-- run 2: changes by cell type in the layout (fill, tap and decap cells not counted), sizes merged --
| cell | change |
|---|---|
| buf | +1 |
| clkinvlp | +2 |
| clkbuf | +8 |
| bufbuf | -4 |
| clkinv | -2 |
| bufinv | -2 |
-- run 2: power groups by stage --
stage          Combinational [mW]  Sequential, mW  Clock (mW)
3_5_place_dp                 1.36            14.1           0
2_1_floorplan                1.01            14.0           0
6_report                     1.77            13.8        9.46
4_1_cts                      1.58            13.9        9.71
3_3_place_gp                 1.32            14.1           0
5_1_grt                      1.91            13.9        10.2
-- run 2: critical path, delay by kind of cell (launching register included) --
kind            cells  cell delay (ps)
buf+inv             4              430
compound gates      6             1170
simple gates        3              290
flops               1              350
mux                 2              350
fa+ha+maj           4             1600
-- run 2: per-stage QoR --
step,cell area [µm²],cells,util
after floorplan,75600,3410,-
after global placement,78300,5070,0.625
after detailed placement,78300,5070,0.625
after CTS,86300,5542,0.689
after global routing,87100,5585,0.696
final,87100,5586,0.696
What follows belongs to an exercise in optimizing a design on an open flow for small area; a production flow would make more cautious choices. In this exercise RTL edits were held to simulation tests only and were not proved equivalent to the original. Power figures rest on the tool's default switching activity, not on a simulated workload.

==> inputs of job 2275 <==
==> flow/design.v <==
package reg_file_pkg;
  localparam int DATA_W_DEF = 32;
  localparam int ADDR_W_DEF = 5;
  localparam int NUM_RD_DEF = 2;
  typedef enum logic {
    ZERO_REG_OFF = 1'b0,
    ZERO_REG_ON  = 1'b1
  } zero_reg_e;
  function automatic integer slice_off(input integer idx, input integer width);
    slice_off = idx * width;
  endfunction
endpackage
module rf_scoreboard
#(
  parameter int        ADDR_W   = reg_file_pkg::ADDR_W_DEF,
  parameter logic      ZERO_REG = 1'b1   
) (
  input  logic                 clk,
  input  logic                 reset,
  input  logic                 wr_en,
  input  logic [ADDR_W-1:0]    wr_addr,
  input  logic                 rsv_en,
  input  logic [ADDR_W-1:0]    rsv_addr,
  input  logic                 flush,
  output logic [2**ADDR_W-1:0] busy_vec
);
  localparam int DEPTH = 2**ADDR_W;
  logic [DEPTH-1:0] busy_d, busy_q;
  always_comb begin
    busy_d = busy_q;
    if (wr_en)  busy_d[wr_addr]  = 1'b0;
    if (rsv_en) busy_d[rsv_addr] = 1'b1;
    if (flush)  busy_d           = '0;
    if (ZERO_REG == 1'b1) busy_d[0] = 1'b0;
  end
  always_ff @(posedge clk or negedge reset) begin
    if (!reset) busy_q <= '0;
    else        busy_q <= busy_d;
  end
  assign busy_vec = busy_q;
endmodule
module reg_file_sb
#(
  parameter int        DATA_W   = reg_file_pkg::DATA_W_DEF,
  parameter int        ADDR_W   = reg_file_pkg::ADDR_W_DEF,
  parameter int        NUM_RD   = reg_file_pkg::NUM_RD_DEF,
  parameter logic      ZERO_REG = 1'b1   
) (
  input  logic                     clk,
  input  logic                     reset,
  input  logic                     rd_en,
  input  logic [NUM_RD*ADDR_W-1:0] rd_addr,
  output logic [NUM_RD*DATA_W-1:0] rd_data,
  output logic [NUM_RD-1:0]        rd_busy,
  input  logic                     wr_en,
  input  logic [ADDR_W-1:0]        wr_addr,
  input  logic [DATA_W-1:0]        wr_data,
  input  logic                     rsv_en,
  input  logic [ADDR_W-1:0]        rsv_addr,
  input  logic                     flush,
  output logic [2**ADDR_W-1:0]     busy_vec
);
  localparam int DEPTH = 2**ADDR_W;
  logic [DEPTH-1:0][DATA_W-1:0] mem_d, mem_q;
  logic [NUM_RD*DATA_W-1:0]     rd_data_d, rd_data_q;
  logic [NUM_RD-1:0]            rd_busy_d, rd_busy_q;
  logic [ADDR_W-1:0]            rd_idx [NUM_RD];
  logic [DEPTH-1:0]             busy_q;
  logic                         wr_fire;
  rf_scoreboard #(
    .ADDR_W  (ADDR_W),
    .ZERO_REG(ZERO_REG)
  ) u_scoreboard (
    .clk     (clk),
    .reset   (reset),
    .wr_en   (wr_en),
    .wr_addr (wr_addr),
    .rsv_en  (rsv_en),
    .rsv_addr(rsv_addr),
    .flush   (flush),
    .busy_vec(busy_q)
  );
  assign wr_fire = wr_en &&
                   !((ZERO_REG == 1'b1) && (wr_addr == '0));
  always_comb begin
    for (int i = 0; i < NUM_RD; i++) begin
      rd_idx[i] = rd_addr[reg_file_pkg::slice_off(i, ADDR_W) +: ADDR_W];
    end
  end
  always_comb begin
    mem_d = mem_q;
    if (wr_fire) mem_d[wr_addr] = wr_data;
  end
  always_comb begin
    rd_data_d = rd_data_q;
    rd_busy_d = rd_busy_q;
    if (rd_en) begin
      for (int i = 0; i < NUM_RD; i++) begin
        rd_data_d[reg_file_pkg::slice_off(i, DATA_W) +: DATA_W] =
          (wr_fire && (wr_addr == rd_idx[i])) ? wr_data : mem_q[rd_idx[i]];
        rd_busy_d[i] = busy_q[rd_idx[i]] &
                       ~(wr_en && (wr_addr == rd_idx[i]));
      end
    end
  end
  always_ff @(posedge clk or negedge reset) begin
    if (!reset) begin
      mem_q     <= '0;
      rd_data_q <= '0;
      rd_busy_q <= '0;
    end else begin
      mem_q     <= mem_d;
      rd_data_q <= rd_data_d;
      rd_busy_q <= rd_busy_d;
    end
  end
  assign rd_data  = rd_data_q;
  assign rd_busy  = rd_busy_q;
  assign busy_vec = busy_q;
endmodule
==> flow/run.sh <==
#!/bin/bash
# synth_recipe.tcl (not shown) runs the flow's synth.tcl, then flattens the netlist and writes it again
# the make line also repeats each setting of config.mk as NAME=value (left out here)
make -C /OpenROAD-flow-scripts/flow DESIGN_CONFIG=/design/flow/config.mk WORK_HOME=/design/flow/orfs CLKGATE_MAP_FILE= SYNTH_SCRIPT=/design/flow/synth_recipe.tcl finish
==> flow/config.mk <==
export PLATFORM = sky130hd
export DESIGN_NAME = reg_file_sb
export DESIGN_NICKNAME = reg_file_sb
export VERILOG_FILES = /design/flow/design.v
export SDC_FILE = /design/flow/constraint.sdc
export NUM_CORES = 4
export LEC_CHECK = 0
export CAP_MARGIN = 20
export CORE_MARGIN = 2
export CORE_UTILIZATION = 40
export SLEW_MARGIN = 20
==> flow/constraint.sdc <==
create_clock -name core_clock -period 5.0 [get_ports {clk}]
set_input_delay 1.0000 -clock core_clock [delete_from_list [all_inputs] [get_ports {clk}]]
set_output_delay 1.0000 -clock core_clock [all_outputs]
set_load 0.01 [all_outputs]
==> job 2267 (differences from job 2275) <==
==> flow/design.v (replaced) <==
package reg_file_pkg;
  localparam int DATA_W_DEF = 32;
  localparam int ADDR_W_DEF = 5;
  localparam int NUM_RD_DEF = 2;
  typedef enum logic {
    ZERO_REG_OFF = 1'b0,
    ZERO_REG_ON  = 1'b1
  } zero_reg_e;
  function automatic integer slice_off(input integer idx, input integer width);
    slice_off = idx * width;
  endfunction
endpackage
module rf_scoreboard
#(
  parameter int N = 31
) (
  input  logic [N-1:0] busy_q,
  input  logic [N-1:0] rsv,
  input  logic [N-1:0] keep,
  input  logic         nflush,
  output logic [N-1:0] busy_d
);
  assign busy_d = (busy_q & keep & {N{nflush}}) | rsv;
endmodule
module reg_file_sb
#(
  parameter int        DATA_W   = reg_file_pkg::DATA_W_DEF,
  parameter int        ADDR_W   = reg_file_pkg::ADDR_W_DEF,
  parameter int        NUM_RD   = reg_file_pkg::NUM_RD_DEF,
  parameter logic      ZERO_REG = 1'b1   
) (
  input  logic                     clk,
  input  logic                     reset,
  input  logic                     rd_en,
  input  logic [NUM_RD*ADDR_W-1:0] rd_addr,
  output logic [NUM_RD*DATA_W-1:0] rd_data,
  output logic [NUM_RD-1:0]        rd_busy,
  input  logic                     wr_en,
  input  logic [ADDR_W-1:0]        wr_addr,
  input  logic [DATA_W-1:0]        wr_data,
  input  logic                     rsv_en,
  input  logic [ADDR_W-1:0]        rsv_addr,
  input  logic                     flush,
  output logic [2**ADDR_W-1:0]     busy_vec
);
  localparam int DEPTH = 2**ADDR_W;
  localparam int FIRST = (ZERO_REG == 1'b1) ? 1 : 0;
  localparam int NREG  = DEPTH - FIRST;
  localparam int NSEL  = NREG + 2;   
  logic [DEPTH-1:0][DATA_W-1:0] mem_q, mem_d;
  logic [DEPTH-1:0]             valid_q;
  logic [DEPTH-1:0]             we, hold, rsv;
  logic [NUM_RD*DATA_W-1:0]     rd_data_d, rd_data_q;
  logic [NUM_RD-1:0]            rd_busy_d, rd_busy_q;
  logic [DEPTH-1:0]             busy_q, busy_d;
  logic                         wr_fire;
  assign wr_fire = wr_en && !((ZERO_REG == 1'b1) && (wr_addr == '0));
  for (genvar r = 0; r < DEPTH; r++) begin : g_dec
    assign we[r]   = wr_fire && (wr_addr == r);
    assign hold[r] = !we[r];
    assign rsv[r]  = rsv_en && !flush && (rsv_addr == r);
  end
  rf_scoreboard #(.N(NREG)) u_scoreboard (
    .busy_q(busy_q[DEPTH-1:FIRST]),
    .rsv   (rsv[DEPTH-1:FIRST]),
    .keep  (hold[DEPTH-1:FIRST]),
    .nflush(!flush),
    .busy_d(busy_d[DEPTH-1:FIRST])
  );
  if (FIRST == 1) begin : g_busy0
    assign busy_d[0] = 1'b0;
  end
  logic [NREG-1:0] busy_r;
  always_ff @(posedge clk or negedge reset) begin
    if (!reset) busy_r <= '0;
    else        busy_r <= busy_d[DEPTH-1:FIRST];
  end
  if (FIRST == 1) begin : g_busyq0
    assign busy_q = {busy_r, 1'b0};
  end else begin : g_busyq
    assign busy_q = busy_r;
  end
  for (genvar r = FIRST; r < DEPTH; r++) begin : g_row
    rf_wsel #(.W(DATA_W)) u_wsel (
      .q   (mem_q[r]),
      .wd  (wr_data),
      .we  (we[r]),
      .hold(hold[r]),
      .d   (mem_d[r])
    );
    always_ff @(posedge clk) mem_q[r] <= mem_d[r];
  end
  always_ff @(posedge clk or negedge reset) begin
    if (!reset) valid_q <= '0;
    else        valid_q <= valid_q | we;
  end
  for (genvar i = 0; i < NUM_RD; i++) begin : g_rd
    logic [ADDR_W-1:0]      a;
    logic                   byp, hit;
    logic [NSEL-1:0]        sel;
    logic [NSEL*DATA_W-1:0] src;
    assign a   = rd_addr[i*ADDR_W +: ADDR_W];
    assign hit = wr_en && (wr_addr == a);
    assign byp = rd_en && wr_fire && (wr_addr == a);
    for (genvar r = 0; r < NREG; r++) begin : g_src
      assign sel[r] = rd_en && !byp && valid_q[r + FIRST] && (a == r + FIRST);
      assign src[r*DATA_W +: DATA_W] = mem_q[r + FIRST];
    end
    assign sel[NREG]                       = byp;
    assign src[NREG*DATA_W +: DATA_W]      = wr_data;
    assign sel[NREG + 1]                   = !rd_en;
    assign src[(NREG+1)*DATA_W +: DATA_W]  = rd_data_q[i*DATA_W +: DATA_W];
    for (genvar b = 0; b < DATA_W; b++) begin : g_bit
      logic [NSEL-1:0] col;
      for (genvar r = 0; r < NSEL; r++) begin : g_col
        assign col[r] = src[r*DATA_W + b];
      end
      rf_aosel #(.N(NSEL)) u_aosel (
        .d  (col),
        .s  (sel),
        .y  (rd_data_d[i*DATA_W + b])
      );
    end
    assign rd_busy_d[i] = rd_en ? (busy_q[a] & ~hit) : rd_busy_q[i];
  end
  always_ff @(posedge clk or negedge reset) begin
    if (!reset) begin
      rd_data_q <= '0;
      rd_busy_q <= '0;
    end else begin
      rd_data_q <= rd_data_d;
      rd_busy_q <= rd_busy_d;
    end
  end
  assign rd_data  = rd_data_q;
  assign rd_busy  = rd_busy_q;
  assign busy_vec = busy_q;
endmodule
module rf_wsel
#(
  parameter int W = reg_file_pkg::DATA_W_DEF
) (
  input  logic [W-1:0] q,
  input  logic [W-1:0] wd,
  input  logic         we,
  input  logic         hold,
  output logic [W-1:0] d
);
  assign d = (q & {W{hold}}) | (wd & {W{we}});
endmodule
module rf_aosel
#(
  parameter int N = 33
) (
  input  logic [N-1:0] d,
  input  logic [N-1:0] s,
  output logic         y
);
  localparam int NG = (N + 2) / 3;
  logic [3*NG-1:0] dp, sp;
  logic [NG-1:0]   g_n;
  assign dp = {{(3*NG-N){1'b0}}, d};
  assign sp = {{(3*NG-N){1'b0}}, s};
  for (genvar g = 0; g < NG; g++) begin : g_grp
    rf_aoi222 u_aoi (
      .d(dp[3*g +: 3]),
      .s(sp[3*g +: 3]),
      .y(g_n[g])
    );
  end
  assign y = ~&g_n;
endmodule
module rf_aoi222 (
  input  logic [2:0] d,
  input  logic [2:0] s,
  output logic       y
);
  assign y = ~|(d & s);
endmodule
Settings changed: SYNTH_HIERARCHICAL set to 1.
==> qor summary <==
item                                                   job 2275      job 2267
Syn Nets                                                  4,046         3,749
Post-synthesis compound-gate area fraction                4.62%         36.0%
Avg WL per Cell                                         31.8 um       38.0 um
Biggest cell delay along the critical path              0.53 ns       0.66 ns
Fraction of synthesized area in multiplexers              40.4%        0.781%
Setup ws final                                          1.51 ns      0.397 ns
Count of sequential standard cells                        1,121         1,120
Post-Place Worst Slack                                 0.762 ns     0.0121 ns
Clk cell area share                                       6.53%         7.85%
Drt pass-1 iters                                              6            17
Power density of the placed cells                   432 nW/um^2   469 nW/um^2
Fraction of power consumed by combinational cells         21.5%         11.6%
Multi-input gate area in the final layout          28,900 sq um  19,800 sq um
Req. time, crit path                                    5.64 ns       5.61 ns
Non-clock buffering overhead in the final layout          4.73%         6.07%
Via count                                                37,800        42,500
Outcome                        no timing/DRC/antenna violations  no timing/DRC/antenna violations

==> port drivers added, routing unchanged <==
The flow's constraints put no driver on any port. The routed layouts listed below were extracted and timed again, unchanged, in two steps. Step 1: set_driving_cell puts a clkbuf_16 on clk and a buf_2 on each other input, an assumption about the parent block. Step 2 adds t to the input delays and takes it off the output delays; t is the mean of the earliest and latest rising clock arrival at the registers after step 1. Input paths then give back, and output paths get back, about the clock's delay inside the block. a / b / c = ideal ports / drivers / drivers and shift; a / b = the first two.
run | t (ns) | setup WS [ns] | latest minus earliest clock arrival (ns) | worst data-port slew with drivers (ns) | pins driven straight from the clock port
job 2275 | 0.853 | 1.514 / 1.576 / 0.723 | 0.031 / 0.031 | 0.12 | 1
job 2267 | 0.797 | 0.397 / 0.455 / -0.342 | 0.044 / 0.044 | 0.06 | 1
Met with ideal ports but missed after step 2: setup timing in job 2267. For job 2275, which loses most, drivers alone change the setup slack by +0.062 ns; drivers and shift together by -0.791 ns.
This is an optimization exercise on Yosys and OpenROAD, whose aim is small area, a short achievable clock period and few clock cycles, not a production implementation.
The RTL was checked by simulation tests, not by an equivalence proof against the original design.
Power figures rest on the tool's default switching activity, not on a simulated workload.

==> flow/design.v <==
`timescale 1ns / 1ps
`default_nettype none
package bmff_pkg;
	localparam int unsigned FIELD_W = 13;
	localparam int unsigned FRAME_SH    = 4;
	localparam int unsigned FRAME_BYTES = 1 << FRAME_SH;
	typedef enum logic {
		OP_ALLOC = 1'b0,
		OP_FREE  = 1'b1
	} op_t;
	typedef enum logic {
		ST_DONE    = 1'b0,
		ST_NO_ROOM = 1'b1
	} status_t;
endpackage
`default_nettype wire
`timescale 1ns / 1ps
`default_nettype none
module bmff_div
(
	input  wire logic               clk,
	input  wire logic               arst_n,
	input  wire logic               start,
	input  wire logic [bmff_pkg::FIELD_W-1:0] dividend,
	output logic                    done,
	output logic      [bmff_pkg::FIELD_W-1:0] quotient
);
	logic               done_q;
	logic [bmff_pkg::FIELD_W-1:0] quo_q;
	always_ff @(posedge clk or negedge arst_n) begin
		if (!arst_n) begin
			done_q <= 1'b0;
		end else begin
			done_q <= start;
		end
	end
	always_ff @(posedge clk) begin
		if (start) begin
			quo_q <= dividend >> bmff_pkg::FRAME_SH;
		end
	end
	assign done     = done_q;
	assign quotient = quo_q;
endmodule
`default_nettype wire
`timescale 1ns / 1ps
`default_nettype none
module bmff_ram #(
	parameter int unsigned WIDTH = 8,
	parameter int unsigned DEPTH = 64,
	localparam int unsigned AW = (DEPTH > 1) ? $clog2(DEPTH) : 1
) (
	input  wire logic             clk,
	input  wire logic             we,
	input  wire logic [AW-1:0]    waddr,
	input  wire logic [WIDTH-1:0] wdata,
	input  wire logic [AW-1:0]    raddr,
	output logic      [WIDTH-1:0] rdata
);
	logic [WIDTH-1:0] mem_q [DEPTH];
	always_ff @(posedge clk) begin
		if (we) begin
			mem_q[waddr] <= wdata;
		end
		rdata <= mem_q[raddr];
	end
endmodule
`default_nettype wire
`timescale 1ns / 1ps
`default_nettype none
module bitmap_first_fit_frame_allocator
(
	input  wire logic        clk,
	input  wire logic        arst_n,
	input  wire logic        s_tvalid,
	output logic             s_tready,
	input  wire logic [31:0] s_tdata,    
	input  wire logic [0:0]  s_tuser,    
	output logic             m_tvalid,
	input  wire logic        m_tready,
	output logic      [15:0] m_tdata,    
	output logic      [0:0]  m_tuser     
);
	localparam int N  = 512;
	localparam int NB = 9;
	localparam int NS = N / 8;      
	localparam int H  = N / 2;      
	localparam int HW = H + 8;      
	localparam int HS = H / 8;      
	localparam int RW = 1 + NB + 6 + NB;
	logic          r_valid;
	logic          r_int;       
	logic [RW-1:0] r_req;
	logic          r_half;      
	logic          b_valid;
	logic [RW-1:0] b_req;
	logic          r_op;
	logic [NB-1:0] r_q;
	logic [5:0]    r_qhm;
	logic [NB-1:0] r_first;
	assign {r_op, r_q, r_qhm, r_first} = r_req;
	logic [RW-1:0] in_req;
	assign in_req = {s_tuser[0], s_tdata[12:4], 6'(s_tdata[12:7] - 6'd1), s_tdata[25:17]};
	logic out_valid_q;
	logic out_status_q;
	logic [NB-1:0] out_frame_q;
	logic adv;
	logic found;
	logic fire;
	logic s_acc;
	assign adv      = !out_valid_q || m_tready;
	assign s_tready = !b_valid;
	assign s_acc    = s_tvalid && s_tready;
	assign fire     = r_valid && (r_int || (adv && (r_op || found || r_half)));
	always_ff @(posedge clk or negedge arst_n) begin
		if (!arst_n) begin
			r_valid <= 1'b1;
			r_int   <= 1'b1;
			r_half  <= 1'b0;
			b_valid <= 1'b0;
		end else begin
			if (!r_valid || fire) begin
				r_valid <= b_valid || s_acc;
				r_int   <= 1'b0;
				r_half  <= 1'b0;
				b_valid <= b_valid && s_acc;
			end else begin
				if (!r_op && !found) r_half <= 1'b1;
				if (s_acc) b_valid <= 1'b1;
			end
		end
	end
	always_ff @(posedge clk) begin
		if (!r_valid || fire) begin
			r_req <= b_valid ? b_req : in_req;
		end
		if (!b_valid) begin
			b_req <= in_req;
		end
	end
	logic op_eff;
	assign op_eff = r_op || r_int;
	logic [N-1:0] used_q;
	logic [N-1:0] free_w;
	assign free_w = ~used_q;
	logic [5:0] qh;
	logic [2:0] ql;
	assign qh = r_q[8:3];
	assign ql = r_q[2:0];
	logic [NS-1:0] full;
	logic [2:0]    lead [NS];
	always_comb begin
		for (int b = 0; b < NS; b++) begin
			logic [7:0] pf;
			pf[0] = free_w[8*b];
			for (int c = 1; c < 8; c++) pf[c] = pf[c-1] & free_w[8*b+c];
			full[b]    = pf[7];
			lead[b][2] = pf[3];
			lead[b][1] = (pf[1] & !pf[3]) | pf[5];
			lead[b][0] = (pf[0] & !pf[1]) | (pf[2] & !pf[3]) | (pf[4] & !pf[5]) | pf[6];
		end
	end
	logic [NS:0] sp [6];
	logic [NS:0] fr [7];
	always_comb begin
		sp[0] = {1'b0, full};
		for (int k = 1; k < 6; k++) sp[k] = sp[k-1] & (sp[k-1] >> (1 << (k-1)));
		fr[0] = '1;
		for (int k = 0; k < 6; k++) fr[k+1] = r_qhm[k] ? (sp[k] & (fr[k] >> (1 << k))) : fr[k];
	end
	logic [HS+1:0] frw;
	always_comb begin
		for (int b = 0; b <= HS + 1; b++) begin
			frw[b] = r_half ? ((b + HS <= NS) ? fr[6][b + HS] : 1'b0) : fr[6][b];
		end
	end
	logic [2:0] lsh [8][NS];
	for (genvar b = 0; b < NS; b++) begin : g_lsh0
		assign lsh[0][b] = lead[b];
	end
	for (genvar k = 0; k < 7; k++) begin : g_lsh
		localparam int SH = (k == 0) ? HS : (1 << (6 - k));
		logic sel;
		assign sel = (k == 0) ? r_half : qh[6 - k];
		for (genvar b = 0; b < NS; b++) begin : g_b
			if (b + SH < NS) begin : g_in
				assign lsh[k+1][b] = sel ? lsh[k][b + SH] : lsh[k][b];
			end else begin : g_out
				assign lsh[k+1][b] = sel ? 3'd0 : lsh[k][b];
			end
		end
	end
	logic [HW-1:0] fw;
	always_comb begin
		for (int j = 0; j < HW; j++) begin
			fw[j] = r_half ? ((j + H < N) ? free_w[j + H] : 1'b0) : free_w[j];
		end
	end
	logic [HW-1:0] suf;
	logic [HW:0]   run8q;
	always_comb begin
		for (int b = 0; b < HW / 8; b++) begin
			suf[8*b+7] = fw[8*b+7];
			for (int c = 6; c >= 0; c--) suf[8*b+c] = suf[8*b+c+1] & fw[8*b+c];
		end
		for (int b = 0; b < HW / 8; b++) begin
			for (int c = 0; c < 8; c++) begin
				run8q[8*b+c] = (qh == 6'd0) ||
				               (suf[8*b+c] && frw[b+1] && (lsh[7][b] >= 3'(c)));
			end
		end
		run8q[HW] = (qh == 6'd0);
	end
	logic [HW-1:0] pw [3];
	logic [HW-1:0] acc [4];
	always_comb begin
		pw[0] = fw;
		pw[1] = pw[0] & (pw[0] >> 1);
		pw[2] = pw[1] & (pw[1] >> 2);
		acc[0] = fw & run8q[HW:1];
		for (int k = 0; k < 3; k++) begin
			acc[k+1] = ql[k] ? (pw[k] & (acc[k] >> (1 << k))) : acc[k];
		end
	end
	localparam int HB = NB - 1;
	logic [HB-1:0] p_idx;
	logic [NB-1:0] s_idx;
	logic [H-1:0]  tf [HB+1];
	logic [HB-1:0] ti [HB+1][H];
	always_comb begin
		tf[0] = acc[3][H-1:0];
		for (int i = 0; i < H; i++) ti[0][i] = '0;
		for (int l = 1; l <= HB; l++) begin
			tf[l] = '0;
			for (int i = 0; i < H; i++) ti[l][i] = '0;
			for (int i = 0; i < (H >> l); i++) begin
				tf[l][i] = tf[l-1][2*i] | tf[l-1][2*i+1];
				ti[l][i] = tf[l-1][2*i] ? ti[l-1][2*i] : (ti[l-1][2*i+1] | HB'(1 << (l-1)));
			end
		end
		found = tf[HB][0];
		p_idx = ti[HB][0];
	end
	assign s_idx = {r_half, p_idx};
	logic [NB-1:0] lo;
	assign lo = r_int ? '0 : (r_op ? r_first : s_idx);
	logic we;
	assign we = r_valid && (r_int || adv) && (op_eff || found);
	logic [5:0] lo_s;
	logic [2:0] lo_c;
	assign {lo_s, lo_c} = lo;
	logic [3:0] csum;
	logic       k;
	logic [2:0] hi_c;
	logic [6:0] u;
	assign csum = {1'b0, lo_c} + {1'b0, ql};
	assign k    = csum[3];
	assign hi_c = csum[2:0];
	assign u    = {1'b0, lo_s} + {1'b0, qh};
	logic [NS-1:0] s_gt, s_eq, s_lt, s_eqh;
	logic [7:0]    c_ge, c_le;
	always_comb begin
		for (int b = 0; b < NS; b++) begin
			s_gt[b]  = we && (6'(b) > lo_s);
			s_eq[b]  = we && (6'(b) == lo_s);
			s_lt[b]  = r_int || (k ? (7'(b) <= u) : (7'(b) < u));
			s_eqh[b] = k ? (7'(b) == u + 7'd1) : (7'(b) == u);
		end
		for (int c = 0; c < 8; c++) begin
			c_ge[c] = (3'(c) >= lo_c);
			c_le[c] = (3'(c) <= hi_c);
		end
	end
	always_ff @(posedge clk) begin
		for (int b = 0; b < NS; b++) begin
			for (int c = 0; c < 8; c++) begin
				if ((s_gt[b] || (s_eq[b] && c_ge[c])) && (s_lt[b] || (s_eqh[b] && c_le[c])))
					used_q[8*b+c] <= !op_eff;
			end
		end
	end
	logic reply;
	assign reply = fire && !r_int;
	always_ff @(posedge clk or negedge arst_n) begin
		if (!arst_n) begin
			out_valid_q <= 1'b0;
		end else begin
			out_valid_q <= reply || (out_valid_q && !m_tready);
		end
	end
	always_ff @(posedge clk) begin
		if (reply) begin
			out_status_q <= !r_op && !found;
			out_frame_q  <= (!r_op && found) ? s_idx : '0;
		end
	end
	assign m_tvalid   = out_valid_q;
	assign m_tuser[0] = out_status_q;
	assign m_tdata    = {3'b000, out_frame_q, 4'b0000};
endmodule
`default_nettype wire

WORK ORDER:
Lines in the data containing the string "cells" are to be counted; give that number alone.

ANSWER BELOW:
6